**Task to carry out**
Your answer must be an exact copy of the data below.

**The data**
■ ■ ■
--- config.mk ---
export PLATFORM = sky130hd
export DESIGN_NAME = fwd_hazard_unit
export DESIGN_NICKNAME = d
export VERILOG_FILES = /design/src/rtl/fwd_hazard_unit.sv
export SDC_FILE = /design/constraint.sdc
export NUM_CORES = 1
export LEC_CHECK = 0
export ABC_AREA = 1
export CAP_MARGIN = 20
export CORE_MARGIN = 1
export CORE_UTILIZATION = 35
export CTS_BUF_LIST = sky130_fd_sc_hd__clkbuf_8
export DETAILED_ROUTE_END_ITERATION = 16
export GPL_ROUTABILITY_DRIVEN = 0
export MAX_ROUTING_LAYER = met4
export SLEW_MARGIN = 20
export SYNTH_ARGS = -nofsm -noshare
export SYNTH_HDL_FRONTEND = slang
export SYNTH_SLANG_ARGS = --single-unit
--- constraint.sdc ---
create_clock -name clk -period 1.7 [get_ports clk]
set_input_delay 0.34 -clock clk [delete_from_list [all_inputs] [get_ports clk]]
set_output_delay 0.34 -clock clk [all_outputs]
set_load 0.05 [all_outputs]
--- src/rtl/fwd_hazard_unit.sv ---
// Operand-forwarding select and load-use hazard detection for the EX stage.
// Tracks the destination of each in-flight instruction for DEPTH stages after EX.
module fwd_hazard_unit #(
  parameter int unsigned NUM_READ   = 2,
  parameter int unsigned DEPTH      = 2,
  parameter int unsigned LOAD_DELAY = 1,
  parameter int unsigned CNT_W      = 32,
  localparam int unsigned SELW      = $clog2(DEPTH + 1)
) (
  input  logic                     clk,
  input  logic                     rst_n,
  input  logic                     ex_valid,
  input  logic                     ex_we,
  input  logic                     ex_is_load,
  input  logic [4:0]               ex_rd,
  input  logic [5*NUM_READ-1:0]    ex_rs,
  input  logic [NUM_READ-1:0]      ex_rs_used,
  input  logic                     ex_flush,
  input  logic                     cnt_clear,
  output logic [SELW*NUM_READ-1:0] fwd_sel,
  output logic                     stall,
  output logic [CNT_W-1:0]         stall_cnt,
  output logic [CNT_W-1:0]         fwd_cnt
);

  // Index i of the tracker holds stage k = i + 1.
  logic [DEPTH-1:0]      valid_q, valid_d;
  logic [DEPTH-1:0]      we_q, we_d;
  logic [DEPTH-1:0]      ld_q, ld_d;
  logic [DEPTH-1:0][4:0] rd_q, rd_d;

  logic [CNT_W-1:0] stall_cnt_q, stall_cnt_d;
  logic [CNT_W-1:0] fwd_cnt_q, fwd_cnt_d;

  logic [NUM_READ-1:0][SELW-1:0] sel_raw;
  logic [NUM_READ-1:0]           hazard;
  logic                          stall_w;
  logic                          any_fwd;

  // Scan oldest to youngest so the youngest producer overwrites older matches.
  always_comb begin
    sel_raw = '0;
    hazard  = '0;
    for (int p = 0; p < NUM_READ; p++) begin
      for (int k = DEPTH - 1; k >= 0; k--) begin
        if (ex_valid && ex_rs_used[p] && valid_q[k] && we_q[k] && (rd_q[k] != 5'd0) &&
            (rd_q[k] == ex_rs[5*p +: 5])) begin
          sel_raw[p] = SELW'(k + 1);
          hazard[p]  = ld_q[k] && (int'(LOAD_DELAY) >= k + 1);
        end
      end
    end
  end

  always_comb begin
    stall_w = (|hazard) && !ex_flush;
    fwd_sel = stall_w ? '0 : sel_raw;
    any_fwd = |fwd_sel;
  end

  always_comb begin
    valid_d = '0;
    we_d    = '0;
    ld_d    = '0;
    rd_d    = '0;
    if (!stall_w && !ex_flush) begin
      valid_d[0] = ex_valid;
      we_d[0]    = ex_we;
      ld_d[0]    = ex_is_load;
      rd_d[0]    = ex_rd;
    end
    for (int k = 1; k < DEPTH; k++) begin
      valid_d[k] = valid_q[k-1];
      we_d[k]    = we_q[k-1];
      ld_d[k]    = ld_q[k-1];
      rd_d[k]    = rd_q[k-1];
    end
  end

  always_comb begin
    stall_cnt_d = stall_cnt_q;
    fwd_cnt_d   = fwd_cnt_q;
    if (cnt_clear) begin
      stall_cnt_d = '0;
      fwd_cnt_d   = '0;
    end else begin
      if (stall_w && (stall_cnt_q != '1)) stall_cnt_d = stall_cnt_q + 1'b1;
      if (any_fwd && (fwd_cnt_q != '1))   fwd_cnt_d   = fwd_cnt_q + 1'b1;
    end
  end

  always_ff @(posedge clk or negedge rst_n) begin
    if (!rst_n) begin
      valid_q     <= '0;
      we_q        <= '0;
      ld_q        <= '0;
      rd_q        <= '0;
      stall_cnt_q <= '0;
      fwd_cnt_q   <= '0;
    end else begin
      valid_q     <= valid_d;
      we_q        <= we_d;
      ld_q        <= ld_d;
      rd_q        <= rd_d;
      stall_cnt_q <= stall_cnt_d;
      fwd_cnt_q   <= fwd_cnt_d;
    end
  end

  assign stall     = stall_w;
  assign stall_cnt = stall_cnt_q;
  assign fwd_cnt   = fwd_cnt_q;

endmodule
■ ■ ■
**Written answer**
--- config.mk ---
export PLATFORM = sky130hd
export DESIGN_NAME = fwd_hazard_unit
export DESIGN_NICKNAME = d
export VERILOG_FILES = /design/src/rtl/fwd_hazard_unit.sv
export SDC_FILE = /design/constraint.sdc
export NUM_CORES = 1
export LEC_CHECK = 0
export ABC_AREA = 1
export CAP_MARGIN = 20
export CORE_MARGIN = 1
export CORE_UTILIZATION = 35
export CTS_BUF_LIST = sky130_fd_sc_hd__clkbuf_8
export DETAILED_ROUTE_END_ITERATION = 16
export GPL_ROUTABILITY_DRIVEN = 0
export MAX_ROUTING_LAYER = met4
export SLEW_MARGIN = 20
export SYNTH_ARGS = -nofsm -noshare
export SYNTH_HDL_FRONTEND = slang
export SYNTH_SLANG_ARGS = --single-unit
--- constraint.sdc ---
create_clock -name clk -period 1.7 [get_ports clk]
set_input_delay 0.34 -clock clk [delete_from_list [all_inputs] [get_ports clk]]
set_output_delay 0.34 -clock clk [all_outputs]
set_load 0.05 [all_outputs]
--- src/rtl/fwd_hazard_unit.sv ---
// Operand-forwarding select and load-use hazard detection for the EX stage.
// Tracks the destination of each in-flight instruction for DEPTH stages after EX.
module fwd_hazard_unit #(
  parameter int unsigned NUM_READ   = 2,
  parameter int unsigned DEPTH      = 2,
  parameter int unsigned LOAD_DELAY = 1,
  parameter int unsigned CNT_W      = 32,
  localparam int unsigned SELW      = $clog2(DEPTH + 1)
) (
  input  logic                     clk,
  input  logic                     rst_n,
  input  logic                     ex_valid,
  input  logic                     ex_we,
  input  logic                     ex_is_load,
  input  logic [4:0]               ex_rd,
  input  logic [5*NUM_READ-1:0]    ex_rs,
  input  logic [NUM_READ-1:0]      ex_rs_used,
  input  logic                     ex_flush,
  input  logic                     cnt_clear,
  output logic [SELW*NUM_READ-1:0] fwd_sel,
  output logic                     stall,
  output logic [CNT_W-1:0]         stall_cnt,
  output logic [CNT_W-1:0]         fwd_cnt
);

  // Index i of the tracker holds stage k = i + 1.
  logic [DEPTH-1:0]      valid_q, valid_d;
  logic [DEPTH-1:0]      we_q, we_d;
  logic [DEPTH-1:0]      ld_q, ld_d;
  logic [DEPTH-1:0][4:0] rd_q, rd_d;

  logic [CNT_W-1:0] stall_cnt_q, stall_cnt_d;
  logic [CNT_W-1:0] fwd_cnt_q, fwd_cnt_d;

  logic [NUM_READ-1:0][SELW-1:0] sel_raw;
  logic [NUM_READ-1:0]           hazard;
  logic                          stall_w;
  logic                          any_fwd;

  // Scan oldest to youngest so the youngest producer overwrites older matches.
  always_comb begin
    sel_raw = '0;
    hazard  = '0;
    for (int p = 0; p < NUM_READ; p++) begin
      for (int k = DEPTH - 1; k >= 0; k--) begin
        if (ex_valid && ex_rs_used[p] && valid_q[k] && we_q[k] && (rd_q[k] != 5'd0) &&
            (rd_q[k] == ex_rs[5*p +: 5])) begin
          sel_raw[p] = SELW'(k + 1);
          hazard[p]  = ld_q[k] && (int'(LOAD_DELAY) >= k + 1);
        end
      end
    end
  end

  always_comb begin
    stall_w = (|hazard) && !ex_flush;
    fwd_sel = stall_w ? '0 : sel_raw;
    any_fwd = |fwd_sel;
  end

  always_comb begin
    valid_d = '0;
    we_d    = '0;
    ld_d    = '0;
    rd_d    = '0;
    if (!stall_w && !ex_flush) begin
      valid_d[0] = ex_valid;
      we_d[0]    = ex_we;
      ld_d[0]    = ex_is_load;
      rd_d[0]    = ex_rd;
    end
    for (int k = 1; k < DEPTH; k++) begin
      valid_d[k] = valid_q[k-1];
      we_d[k]    = we_q[k-1];
      ld_d[k]    = ld_q[k-1];
      rd_d[k]    = rd_q[k-1];
    end
  end

  always_comb begin
    stall_cnt_d = stall_cnt_q;
    fwd_cnt_d   = fwd_cnt_q;
    if (cnt_clear) begin
      stall_cnt_d = '0;
      fwd_cnt_d   = '0;
    end else begin
      if (stall_w && (stall_cnt_q != '1)) stall_cnt_d = stall_cnt_q + 1'b1;
      if (any_fwd && (fwd_cnt_q != '1))   fwd_cnt_d   = fwd_cnt_q + 1'b1;
    end
  end

  always_ff @(posedge clk or negedge rst_n) begin
    if (!rst_n) begin
      valid_q     <= '0;
      we_q        <= '0;
      ld_q        <= '0;
      rd_q        <= '0;
      stall_cnt_q <= '0;
      fwd_cnt_q   <= '0;
    end else begin
      valid_q     <= valid_d;
      we_q        <= we_d;
      ld_q        <= ld_d;
      rd_q        <= rd_d;
      stall_cnt_q <= stall_cnt_d;
      fwd_cnt_q   <= fwd_cnt_d;
    end
  end

  assign stall     = stall_w;
  assign stall_cnt = stall_cnt_q;
  assign fwd_cnt   = fwd_cnt_q;

endmodule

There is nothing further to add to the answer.